In contrast, one previous study has shown duration of illness to be a predictor of outcomes of CBT for PD.30 In univariate analyses agoraphobic avoidance and regular benzodiazepine use were also significantly correlated with the PD outcomes but they were not retained in the final stepwise multiple regression analyses. Moderate correlations between the duration of illness and the severity of agoraphobia (r = 0.41, P = 0.002) and between the duration of illness and benzodiazepine use (r = 0.32, P = 0.01) may be able to explain why only duration of illness was retained. Several studies have reported that benzodiazepine use limits CBT effectiveness,15,16 but these studies might not have considered the duration of illness as a confounding variable. In fact, two RCTs in which combined benzodiazepine and CBT therapy was examined both showed that concomitant benzodiazepine use did not adversely affect the acute phase effectiveness of CBT, although it was debatable whether the effectiveness of CBT would be maintained after medication was stopped.7,31 In Michelson et al.'s study a high rate of relapse was observed after benzodiazepine medication alone.32
Possible shortcomings of the present study include the following. First, this was an open trial and we had no control group. We therefore had to rely on within-group comparison. Second, the clinicians in charge of the CBT program administered PDSS at pre- and post-treatment so that this rating was not blind or independent. However the patients' self-ratings showed effectiveness of similar magnitude across the broad range of PD rating scales. Third, the rules regarding medication in this study were not precise. We deem this unavailable in naturalistic clinical settings.
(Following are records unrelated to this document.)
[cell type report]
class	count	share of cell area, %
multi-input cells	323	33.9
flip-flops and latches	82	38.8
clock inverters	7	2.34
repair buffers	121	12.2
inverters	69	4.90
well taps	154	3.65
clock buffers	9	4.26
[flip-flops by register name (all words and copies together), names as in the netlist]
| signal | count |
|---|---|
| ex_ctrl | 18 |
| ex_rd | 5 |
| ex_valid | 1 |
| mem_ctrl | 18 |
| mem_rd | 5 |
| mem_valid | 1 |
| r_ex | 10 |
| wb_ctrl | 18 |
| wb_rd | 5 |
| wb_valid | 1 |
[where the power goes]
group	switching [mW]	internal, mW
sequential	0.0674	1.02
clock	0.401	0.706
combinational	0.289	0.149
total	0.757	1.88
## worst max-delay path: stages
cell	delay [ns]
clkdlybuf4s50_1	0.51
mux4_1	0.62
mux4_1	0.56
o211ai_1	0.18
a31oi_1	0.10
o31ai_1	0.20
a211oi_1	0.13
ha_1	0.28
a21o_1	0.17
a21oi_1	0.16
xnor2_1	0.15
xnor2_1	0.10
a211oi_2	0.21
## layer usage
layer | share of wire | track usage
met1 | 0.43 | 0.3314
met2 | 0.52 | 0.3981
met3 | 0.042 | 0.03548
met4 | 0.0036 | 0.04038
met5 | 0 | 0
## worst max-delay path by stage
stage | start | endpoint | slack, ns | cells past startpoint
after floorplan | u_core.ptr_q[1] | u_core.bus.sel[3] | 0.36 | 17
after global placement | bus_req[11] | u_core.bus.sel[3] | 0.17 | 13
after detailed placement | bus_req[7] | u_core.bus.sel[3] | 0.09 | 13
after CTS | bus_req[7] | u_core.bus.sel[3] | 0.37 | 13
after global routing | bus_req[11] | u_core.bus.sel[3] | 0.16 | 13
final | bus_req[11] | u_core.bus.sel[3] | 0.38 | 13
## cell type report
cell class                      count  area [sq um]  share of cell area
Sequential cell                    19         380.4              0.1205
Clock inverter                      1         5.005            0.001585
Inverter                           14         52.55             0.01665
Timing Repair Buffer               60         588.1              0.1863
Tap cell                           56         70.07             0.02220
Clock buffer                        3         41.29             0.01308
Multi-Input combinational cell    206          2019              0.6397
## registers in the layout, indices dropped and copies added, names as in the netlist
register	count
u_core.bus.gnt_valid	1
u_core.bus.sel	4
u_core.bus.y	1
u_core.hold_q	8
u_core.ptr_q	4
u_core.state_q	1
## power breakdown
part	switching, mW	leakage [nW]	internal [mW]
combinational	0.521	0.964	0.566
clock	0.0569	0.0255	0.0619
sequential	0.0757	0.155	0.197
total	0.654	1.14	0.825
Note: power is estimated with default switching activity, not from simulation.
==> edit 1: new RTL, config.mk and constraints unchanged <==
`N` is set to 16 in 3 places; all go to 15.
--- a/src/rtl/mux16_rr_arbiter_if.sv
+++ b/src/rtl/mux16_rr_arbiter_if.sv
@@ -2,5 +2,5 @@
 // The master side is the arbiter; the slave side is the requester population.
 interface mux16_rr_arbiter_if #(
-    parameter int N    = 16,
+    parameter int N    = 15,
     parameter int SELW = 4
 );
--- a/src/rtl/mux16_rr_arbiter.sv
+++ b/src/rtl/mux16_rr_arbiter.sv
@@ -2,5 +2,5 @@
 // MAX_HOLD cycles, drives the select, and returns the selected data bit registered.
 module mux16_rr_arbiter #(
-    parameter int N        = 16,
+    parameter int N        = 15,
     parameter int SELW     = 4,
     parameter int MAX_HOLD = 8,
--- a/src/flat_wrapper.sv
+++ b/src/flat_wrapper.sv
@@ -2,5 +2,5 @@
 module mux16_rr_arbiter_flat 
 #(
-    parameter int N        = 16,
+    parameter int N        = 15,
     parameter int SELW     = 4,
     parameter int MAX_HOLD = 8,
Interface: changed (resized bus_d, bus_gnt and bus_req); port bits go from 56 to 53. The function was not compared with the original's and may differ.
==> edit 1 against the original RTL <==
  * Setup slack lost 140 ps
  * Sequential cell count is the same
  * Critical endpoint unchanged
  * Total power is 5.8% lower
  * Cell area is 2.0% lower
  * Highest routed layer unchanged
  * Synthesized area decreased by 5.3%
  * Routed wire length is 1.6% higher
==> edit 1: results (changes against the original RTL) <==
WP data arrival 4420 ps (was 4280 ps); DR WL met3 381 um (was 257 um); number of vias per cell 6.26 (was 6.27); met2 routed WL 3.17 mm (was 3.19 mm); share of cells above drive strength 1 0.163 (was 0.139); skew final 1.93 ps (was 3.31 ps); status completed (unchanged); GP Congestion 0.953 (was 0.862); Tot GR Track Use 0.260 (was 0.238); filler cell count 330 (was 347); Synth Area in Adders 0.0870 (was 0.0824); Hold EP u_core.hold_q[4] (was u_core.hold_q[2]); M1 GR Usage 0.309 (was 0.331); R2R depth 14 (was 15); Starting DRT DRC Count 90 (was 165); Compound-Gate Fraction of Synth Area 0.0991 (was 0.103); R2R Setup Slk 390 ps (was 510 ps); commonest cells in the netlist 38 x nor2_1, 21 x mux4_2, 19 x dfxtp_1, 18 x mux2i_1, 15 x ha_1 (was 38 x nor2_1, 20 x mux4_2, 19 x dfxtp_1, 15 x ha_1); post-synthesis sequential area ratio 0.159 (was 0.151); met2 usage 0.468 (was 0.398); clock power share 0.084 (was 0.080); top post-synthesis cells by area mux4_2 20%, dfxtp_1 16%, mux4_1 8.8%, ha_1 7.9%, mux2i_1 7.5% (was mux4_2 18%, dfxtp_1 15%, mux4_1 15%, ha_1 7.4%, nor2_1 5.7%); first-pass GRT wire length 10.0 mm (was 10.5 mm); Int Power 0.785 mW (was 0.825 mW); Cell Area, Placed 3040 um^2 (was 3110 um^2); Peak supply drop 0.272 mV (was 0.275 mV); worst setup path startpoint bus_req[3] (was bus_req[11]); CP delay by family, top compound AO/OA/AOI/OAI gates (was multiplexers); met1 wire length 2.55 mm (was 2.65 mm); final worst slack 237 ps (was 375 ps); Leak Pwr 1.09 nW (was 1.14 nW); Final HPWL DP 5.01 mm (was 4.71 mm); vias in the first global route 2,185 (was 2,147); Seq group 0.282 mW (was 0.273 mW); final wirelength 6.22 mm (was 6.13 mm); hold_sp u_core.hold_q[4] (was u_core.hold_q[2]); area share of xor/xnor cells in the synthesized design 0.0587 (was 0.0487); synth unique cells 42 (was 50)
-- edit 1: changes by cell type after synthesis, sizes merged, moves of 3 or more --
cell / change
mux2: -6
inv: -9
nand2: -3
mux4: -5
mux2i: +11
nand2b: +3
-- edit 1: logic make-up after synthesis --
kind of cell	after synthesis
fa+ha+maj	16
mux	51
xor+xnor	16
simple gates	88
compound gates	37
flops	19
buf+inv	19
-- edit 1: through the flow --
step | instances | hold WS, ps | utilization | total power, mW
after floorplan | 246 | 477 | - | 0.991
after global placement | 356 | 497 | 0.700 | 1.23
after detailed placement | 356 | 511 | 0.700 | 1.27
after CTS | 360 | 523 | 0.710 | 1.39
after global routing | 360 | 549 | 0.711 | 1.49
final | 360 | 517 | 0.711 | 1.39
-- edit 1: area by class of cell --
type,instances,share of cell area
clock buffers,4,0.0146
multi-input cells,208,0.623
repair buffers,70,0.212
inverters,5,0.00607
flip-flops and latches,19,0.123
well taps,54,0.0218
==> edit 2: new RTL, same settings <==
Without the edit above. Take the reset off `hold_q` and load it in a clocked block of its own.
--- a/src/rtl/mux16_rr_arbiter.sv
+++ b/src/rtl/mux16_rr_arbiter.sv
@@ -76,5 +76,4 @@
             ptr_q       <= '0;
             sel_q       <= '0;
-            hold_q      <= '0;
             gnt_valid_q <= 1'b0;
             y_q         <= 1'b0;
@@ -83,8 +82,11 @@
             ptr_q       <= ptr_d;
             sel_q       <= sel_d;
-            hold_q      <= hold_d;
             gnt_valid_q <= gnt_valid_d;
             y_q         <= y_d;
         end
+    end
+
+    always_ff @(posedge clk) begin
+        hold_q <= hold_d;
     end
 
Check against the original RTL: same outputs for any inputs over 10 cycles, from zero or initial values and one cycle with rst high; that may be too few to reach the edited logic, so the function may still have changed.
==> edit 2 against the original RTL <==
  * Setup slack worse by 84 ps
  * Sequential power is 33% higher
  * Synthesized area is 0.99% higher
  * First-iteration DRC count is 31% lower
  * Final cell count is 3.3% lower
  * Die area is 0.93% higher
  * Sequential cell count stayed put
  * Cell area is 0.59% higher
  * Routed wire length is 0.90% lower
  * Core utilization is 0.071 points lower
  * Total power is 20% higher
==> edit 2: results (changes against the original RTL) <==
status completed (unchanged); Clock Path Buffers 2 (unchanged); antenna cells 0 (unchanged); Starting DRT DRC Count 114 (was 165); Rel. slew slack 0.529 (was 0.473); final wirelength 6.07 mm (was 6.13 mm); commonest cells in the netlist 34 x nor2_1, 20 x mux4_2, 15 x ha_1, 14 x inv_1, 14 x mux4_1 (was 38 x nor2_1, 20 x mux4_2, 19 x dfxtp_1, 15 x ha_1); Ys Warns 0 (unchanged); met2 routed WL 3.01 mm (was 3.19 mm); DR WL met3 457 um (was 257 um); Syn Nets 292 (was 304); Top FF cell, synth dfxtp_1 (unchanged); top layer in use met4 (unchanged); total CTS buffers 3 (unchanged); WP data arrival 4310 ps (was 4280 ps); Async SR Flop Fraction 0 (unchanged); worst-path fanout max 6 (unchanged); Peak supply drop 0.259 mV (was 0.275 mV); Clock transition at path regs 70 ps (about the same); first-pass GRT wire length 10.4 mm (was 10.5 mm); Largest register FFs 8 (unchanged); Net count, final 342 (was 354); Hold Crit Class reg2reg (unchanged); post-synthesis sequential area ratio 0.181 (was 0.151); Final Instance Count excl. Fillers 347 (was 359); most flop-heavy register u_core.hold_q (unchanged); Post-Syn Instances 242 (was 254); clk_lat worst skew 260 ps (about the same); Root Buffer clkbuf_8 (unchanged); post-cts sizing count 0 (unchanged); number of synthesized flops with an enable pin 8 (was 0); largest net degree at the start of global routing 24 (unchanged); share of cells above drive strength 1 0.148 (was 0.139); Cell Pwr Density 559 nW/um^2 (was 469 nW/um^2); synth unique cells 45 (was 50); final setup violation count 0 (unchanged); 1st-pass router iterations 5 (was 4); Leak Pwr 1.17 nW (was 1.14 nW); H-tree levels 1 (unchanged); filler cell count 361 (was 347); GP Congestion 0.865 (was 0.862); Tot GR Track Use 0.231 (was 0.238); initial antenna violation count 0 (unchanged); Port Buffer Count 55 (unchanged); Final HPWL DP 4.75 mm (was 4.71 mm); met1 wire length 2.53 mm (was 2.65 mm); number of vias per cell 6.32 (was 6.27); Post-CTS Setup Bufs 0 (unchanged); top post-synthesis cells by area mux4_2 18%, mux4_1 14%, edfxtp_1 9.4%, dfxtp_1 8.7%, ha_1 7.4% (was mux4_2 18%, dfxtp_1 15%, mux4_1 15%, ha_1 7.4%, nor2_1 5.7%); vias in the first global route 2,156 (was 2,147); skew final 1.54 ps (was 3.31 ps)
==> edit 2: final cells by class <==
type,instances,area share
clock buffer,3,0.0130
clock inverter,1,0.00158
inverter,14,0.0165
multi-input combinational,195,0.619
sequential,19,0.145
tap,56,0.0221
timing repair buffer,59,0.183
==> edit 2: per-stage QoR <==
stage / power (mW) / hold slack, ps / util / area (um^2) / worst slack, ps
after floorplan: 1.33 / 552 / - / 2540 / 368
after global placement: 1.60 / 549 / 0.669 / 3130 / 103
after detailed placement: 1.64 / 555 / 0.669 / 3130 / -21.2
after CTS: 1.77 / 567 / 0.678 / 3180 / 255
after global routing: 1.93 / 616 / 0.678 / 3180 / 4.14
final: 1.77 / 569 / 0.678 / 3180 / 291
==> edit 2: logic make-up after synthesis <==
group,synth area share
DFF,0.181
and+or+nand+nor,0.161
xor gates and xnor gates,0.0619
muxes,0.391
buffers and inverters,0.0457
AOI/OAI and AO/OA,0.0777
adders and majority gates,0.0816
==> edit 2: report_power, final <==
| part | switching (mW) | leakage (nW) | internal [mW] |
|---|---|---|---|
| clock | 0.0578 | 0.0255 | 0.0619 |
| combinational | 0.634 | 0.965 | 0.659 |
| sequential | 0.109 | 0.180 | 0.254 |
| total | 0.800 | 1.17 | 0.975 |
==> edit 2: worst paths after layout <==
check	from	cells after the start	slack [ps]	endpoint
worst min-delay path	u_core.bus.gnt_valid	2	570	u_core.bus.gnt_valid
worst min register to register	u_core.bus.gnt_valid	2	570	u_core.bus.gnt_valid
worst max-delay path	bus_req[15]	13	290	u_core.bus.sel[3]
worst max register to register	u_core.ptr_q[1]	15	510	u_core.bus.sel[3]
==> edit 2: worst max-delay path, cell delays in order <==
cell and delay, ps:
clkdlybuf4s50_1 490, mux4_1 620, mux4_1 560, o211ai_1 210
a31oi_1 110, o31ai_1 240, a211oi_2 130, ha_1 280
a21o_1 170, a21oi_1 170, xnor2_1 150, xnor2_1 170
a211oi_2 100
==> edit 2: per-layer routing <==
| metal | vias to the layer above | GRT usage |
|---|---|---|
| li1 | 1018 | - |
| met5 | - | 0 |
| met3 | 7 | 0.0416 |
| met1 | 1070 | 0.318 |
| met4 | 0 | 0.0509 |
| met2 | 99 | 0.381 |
In conclusion, the present study confirmed the feasibility and effectiveness of CBT for PD, which was originally developed for English-speaking patients, in a Japanese clinical setting. It may be time for us to disseminate the program widely throughout Japan and make it accessible to more Japanese patients.
This study was supported by a Grant-in-Aid from the Ministry of Health, Welfare and Labour, Japan. We thank Ms Kozue Maki, Kaori Kobori and Kayoko Hirabayashi for clerical management of the study database.